### [REQUIRED WORK]
Say how many lines in the records include the string "Clock", adding no other words.

(Saved data entries)
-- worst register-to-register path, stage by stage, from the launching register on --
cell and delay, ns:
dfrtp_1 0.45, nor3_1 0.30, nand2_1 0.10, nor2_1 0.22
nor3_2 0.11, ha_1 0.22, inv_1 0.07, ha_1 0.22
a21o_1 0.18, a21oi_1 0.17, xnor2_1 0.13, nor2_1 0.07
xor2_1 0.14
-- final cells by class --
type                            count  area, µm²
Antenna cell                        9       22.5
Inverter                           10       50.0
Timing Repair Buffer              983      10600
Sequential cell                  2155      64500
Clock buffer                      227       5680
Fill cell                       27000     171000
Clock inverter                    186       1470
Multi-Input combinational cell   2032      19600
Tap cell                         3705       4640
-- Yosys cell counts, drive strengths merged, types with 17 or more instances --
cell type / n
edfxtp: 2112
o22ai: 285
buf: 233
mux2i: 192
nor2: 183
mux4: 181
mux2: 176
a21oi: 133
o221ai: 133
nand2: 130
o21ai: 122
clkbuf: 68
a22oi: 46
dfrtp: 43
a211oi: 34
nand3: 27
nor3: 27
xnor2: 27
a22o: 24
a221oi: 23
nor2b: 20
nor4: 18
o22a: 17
---
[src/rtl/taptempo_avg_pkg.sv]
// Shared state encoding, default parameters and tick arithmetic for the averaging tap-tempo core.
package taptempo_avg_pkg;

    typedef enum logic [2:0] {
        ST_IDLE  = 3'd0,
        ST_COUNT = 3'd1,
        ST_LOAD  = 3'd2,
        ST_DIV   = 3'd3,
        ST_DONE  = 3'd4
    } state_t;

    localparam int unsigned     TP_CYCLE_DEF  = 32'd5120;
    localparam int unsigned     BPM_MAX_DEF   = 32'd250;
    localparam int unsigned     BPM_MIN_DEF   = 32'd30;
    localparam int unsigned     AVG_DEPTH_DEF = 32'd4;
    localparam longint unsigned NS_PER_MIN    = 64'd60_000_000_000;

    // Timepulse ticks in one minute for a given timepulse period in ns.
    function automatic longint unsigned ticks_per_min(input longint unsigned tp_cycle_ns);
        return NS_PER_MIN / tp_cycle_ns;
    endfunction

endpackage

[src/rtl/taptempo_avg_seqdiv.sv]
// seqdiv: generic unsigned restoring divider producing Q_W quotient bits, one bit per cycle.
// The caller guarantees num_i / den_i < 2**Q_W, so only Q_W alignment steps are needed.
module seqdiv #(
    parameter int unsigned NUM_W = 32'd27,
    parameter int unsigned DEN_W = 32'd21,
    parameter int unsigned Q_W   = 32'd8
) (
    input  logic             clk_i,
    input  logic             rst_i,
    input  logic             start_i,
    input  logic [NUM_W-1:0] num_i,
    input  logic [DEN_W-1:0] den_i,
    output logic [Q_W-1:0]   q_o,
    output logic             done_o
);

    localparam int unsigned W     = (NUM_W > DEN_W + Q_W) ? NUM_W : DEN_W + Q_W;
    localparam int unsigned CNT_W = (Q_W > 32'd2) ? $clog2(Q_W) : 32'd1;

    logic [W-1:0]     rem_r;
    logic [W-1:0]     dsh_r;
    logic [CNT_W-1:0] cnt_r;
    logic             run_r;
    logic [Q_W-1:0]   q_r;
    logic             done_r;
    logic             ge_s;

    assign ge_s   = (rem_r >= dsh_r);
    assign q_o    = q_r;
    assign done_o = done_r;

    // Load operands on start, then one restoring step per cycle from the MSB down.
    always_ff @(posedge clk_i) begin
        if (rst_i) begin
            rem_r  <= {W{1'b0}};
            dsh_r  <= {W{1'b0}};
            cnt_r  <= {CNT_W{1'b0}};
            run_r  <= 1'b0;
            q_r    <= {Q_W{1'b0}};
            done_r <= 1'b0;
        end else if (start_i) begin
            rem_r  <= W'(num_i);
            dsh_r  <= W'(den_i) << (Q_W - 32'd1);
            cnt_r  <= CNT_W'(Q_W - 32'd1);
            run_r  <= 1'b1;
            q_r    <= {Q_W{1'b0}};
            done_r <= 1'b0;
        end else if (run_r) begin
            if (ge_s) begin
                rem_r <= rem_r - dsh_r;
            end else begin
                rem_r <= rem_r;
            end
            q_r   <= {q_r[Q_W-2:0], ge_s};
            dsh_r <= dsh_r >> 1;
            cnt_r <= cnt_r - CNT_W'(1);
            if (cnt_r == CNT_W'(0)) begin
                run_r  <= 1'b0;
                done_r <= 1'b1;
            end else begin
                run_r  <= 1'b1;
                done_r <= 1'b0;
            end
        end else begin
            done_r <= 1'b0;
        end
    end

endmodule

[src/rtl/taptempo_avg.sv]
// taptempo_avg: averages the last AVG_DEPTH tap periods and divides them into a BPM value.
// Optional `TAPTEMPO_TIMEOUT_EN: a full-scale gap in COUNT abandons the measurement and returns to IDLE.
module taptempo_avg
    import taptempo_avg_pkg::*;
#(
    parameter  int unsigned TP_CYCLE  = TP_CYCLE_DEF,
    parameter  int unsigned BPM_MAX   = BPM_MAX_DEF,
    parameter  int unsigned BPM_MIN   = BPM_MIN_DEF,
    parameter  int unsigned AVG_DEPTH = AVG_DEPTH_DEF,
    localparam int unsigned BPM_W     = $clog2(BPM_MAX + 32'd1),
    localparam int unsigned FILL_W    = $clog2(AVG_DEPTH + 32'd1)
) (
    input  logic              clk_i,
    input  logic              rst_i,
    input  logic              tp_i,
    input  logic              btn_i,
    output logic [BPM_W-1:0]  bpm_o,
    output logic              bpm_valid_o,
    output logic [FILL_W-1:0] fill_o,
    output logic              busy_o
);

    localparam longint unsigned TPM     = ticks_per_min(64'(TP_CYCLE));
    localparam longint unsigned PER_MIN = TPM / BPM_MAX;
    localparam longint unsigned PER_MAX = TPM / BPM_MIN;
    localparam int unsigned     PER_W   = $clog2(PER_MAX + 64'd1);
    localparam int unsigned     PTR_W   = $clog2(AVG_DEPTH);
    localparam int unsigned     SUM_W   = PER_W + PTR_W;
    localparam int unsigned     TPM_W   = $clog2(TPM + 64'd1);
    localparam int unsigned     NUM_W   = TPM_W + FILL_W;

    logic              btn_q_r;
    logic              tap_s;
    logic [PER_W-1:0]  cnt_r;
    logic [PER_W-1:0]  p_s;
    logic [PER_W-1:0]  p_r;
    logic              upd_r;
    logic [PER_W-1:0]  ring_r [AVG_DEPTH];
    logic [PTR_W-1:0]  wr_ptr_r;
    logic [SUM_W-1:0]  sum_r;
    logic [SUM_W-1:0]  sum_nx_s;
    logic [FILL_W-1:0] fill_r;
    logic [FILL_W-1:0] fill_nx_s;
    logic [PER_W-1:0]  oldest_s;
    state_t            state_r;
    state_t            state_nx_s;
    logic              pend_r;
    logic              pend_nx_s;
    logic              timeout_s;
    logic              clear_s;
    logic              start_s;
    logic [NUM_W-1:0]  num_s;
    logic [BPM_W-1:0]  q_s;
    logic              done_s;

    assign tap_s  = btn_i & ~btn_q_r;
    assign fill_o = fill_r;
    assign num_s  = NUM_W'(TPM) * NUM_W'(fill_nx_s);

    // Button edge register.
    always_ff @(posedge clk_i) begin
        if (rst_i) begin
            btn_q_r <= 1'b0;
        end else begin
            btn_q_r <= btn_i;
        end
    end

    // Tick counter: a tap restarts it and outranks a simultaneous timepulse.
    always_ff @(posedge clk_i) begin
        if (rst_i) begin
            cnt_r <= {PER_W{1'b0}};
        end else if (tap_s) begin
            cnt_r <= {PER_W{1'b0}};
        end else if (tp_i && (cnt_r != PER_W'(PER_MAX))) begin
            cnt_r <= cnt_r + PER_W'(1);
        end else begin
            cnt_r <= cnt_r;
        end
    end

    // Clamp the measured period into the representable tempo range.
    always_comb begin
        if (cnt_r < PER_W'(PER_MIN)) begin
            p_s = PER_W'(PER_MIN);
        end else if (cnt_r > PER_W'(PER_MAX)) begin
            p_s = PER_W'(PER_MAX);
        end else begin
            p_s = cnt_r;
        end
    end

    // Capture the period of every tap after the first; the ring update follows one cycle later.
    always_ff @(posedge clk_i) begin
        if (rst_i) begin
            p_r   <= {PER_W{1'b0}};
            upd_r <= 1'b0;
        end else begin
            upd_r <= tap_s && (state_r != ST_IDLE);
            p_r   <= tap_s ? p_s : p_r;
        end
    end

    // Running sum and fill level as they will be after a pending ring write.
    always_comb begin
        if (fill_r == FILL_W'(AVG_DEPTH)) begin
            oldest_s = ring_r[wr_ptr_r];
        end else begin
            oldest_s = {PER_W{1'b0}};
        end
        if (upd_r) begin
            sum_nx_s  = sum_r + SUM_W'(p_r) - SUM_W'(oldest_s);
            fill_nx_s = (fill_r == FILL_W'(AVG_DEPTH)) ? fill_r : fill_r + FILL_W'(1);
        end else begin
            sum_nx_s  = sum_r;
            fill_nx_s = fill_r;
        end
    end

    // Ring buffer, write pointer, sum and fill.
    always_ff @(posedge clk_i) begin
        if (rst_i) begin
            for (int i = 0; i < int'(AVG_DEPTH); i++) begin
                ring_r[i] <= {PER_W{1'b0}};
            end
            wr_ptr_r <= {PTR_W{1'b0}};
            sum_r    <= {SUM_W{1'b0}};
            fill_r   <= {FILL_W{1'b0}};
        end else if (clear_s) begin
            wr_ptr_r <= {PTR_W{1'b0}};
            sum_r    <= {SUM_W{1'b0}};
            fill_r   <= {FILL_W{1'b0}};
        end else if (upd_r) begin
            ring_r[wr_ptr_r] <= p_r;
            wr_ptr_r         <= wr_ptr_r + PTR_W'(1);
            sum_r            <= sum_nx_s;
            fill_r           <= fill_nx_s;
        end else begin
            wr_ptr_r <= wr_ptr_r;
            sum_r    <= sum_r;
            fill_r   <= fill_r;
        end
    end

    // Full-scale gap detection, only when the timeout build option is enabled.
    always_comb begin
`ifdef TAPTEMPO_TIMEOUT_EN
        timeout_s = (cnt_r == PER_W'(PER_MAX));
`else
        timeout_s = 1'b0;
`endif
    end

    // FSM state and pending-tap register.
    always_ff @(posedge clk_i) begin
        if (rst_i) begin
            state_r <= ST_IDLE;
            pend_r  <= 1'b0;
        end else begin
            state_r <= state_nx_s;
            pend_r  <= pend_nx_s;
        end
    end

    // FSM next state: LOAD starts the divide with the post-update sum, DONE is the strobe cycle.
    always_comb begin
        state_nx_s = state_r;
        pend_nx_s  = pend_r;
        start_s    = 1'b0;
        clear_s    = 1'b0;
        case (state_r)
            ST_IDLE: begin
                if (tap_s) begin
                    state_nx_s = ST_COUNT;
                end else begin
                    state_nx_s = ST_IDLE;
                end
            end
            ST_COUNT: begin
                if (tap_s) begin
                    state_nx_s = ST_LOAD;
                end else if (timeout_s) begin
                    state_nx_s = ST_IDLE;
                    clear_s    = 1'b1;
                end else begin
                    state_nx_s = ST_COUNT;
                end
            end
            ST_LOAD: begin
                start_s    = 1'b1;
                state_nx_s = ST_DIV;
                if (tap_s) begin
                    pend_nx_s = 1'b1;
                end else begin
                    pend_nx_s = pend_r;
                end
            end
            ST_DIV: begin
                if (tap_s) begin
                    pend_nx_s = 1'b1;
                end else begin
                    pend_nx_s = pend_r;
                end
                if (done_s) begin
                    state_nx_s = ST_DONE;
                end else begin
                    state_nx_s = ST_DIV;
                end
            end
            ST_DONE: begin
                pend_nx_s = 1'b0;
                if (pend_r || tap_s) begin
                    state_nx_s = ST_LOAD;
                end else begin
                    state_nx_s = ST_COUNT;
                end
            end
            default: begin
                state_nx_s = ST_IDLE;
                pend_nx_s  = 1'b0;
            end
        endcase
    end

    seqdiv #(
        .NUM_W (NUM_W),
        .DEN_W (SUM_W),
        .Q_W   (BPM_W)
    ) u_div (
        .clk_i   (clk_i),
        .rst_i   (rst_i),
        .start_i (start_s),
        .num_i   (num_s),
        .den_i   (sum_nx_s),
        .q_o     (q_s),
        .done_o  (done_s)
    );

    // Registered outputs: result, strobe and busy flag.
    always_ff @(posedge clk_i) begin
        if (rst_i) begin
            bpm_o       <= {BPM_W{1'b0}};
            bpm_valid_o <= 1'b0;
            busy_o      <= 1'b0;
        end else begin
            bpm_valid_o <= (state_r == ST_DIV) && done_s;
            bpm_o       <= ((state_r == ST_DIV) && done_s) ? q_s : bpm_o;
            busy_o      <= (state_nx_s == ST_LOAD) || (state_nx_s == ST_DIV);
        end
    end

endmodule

### [ANSWER TO THIS EXERCISE]
2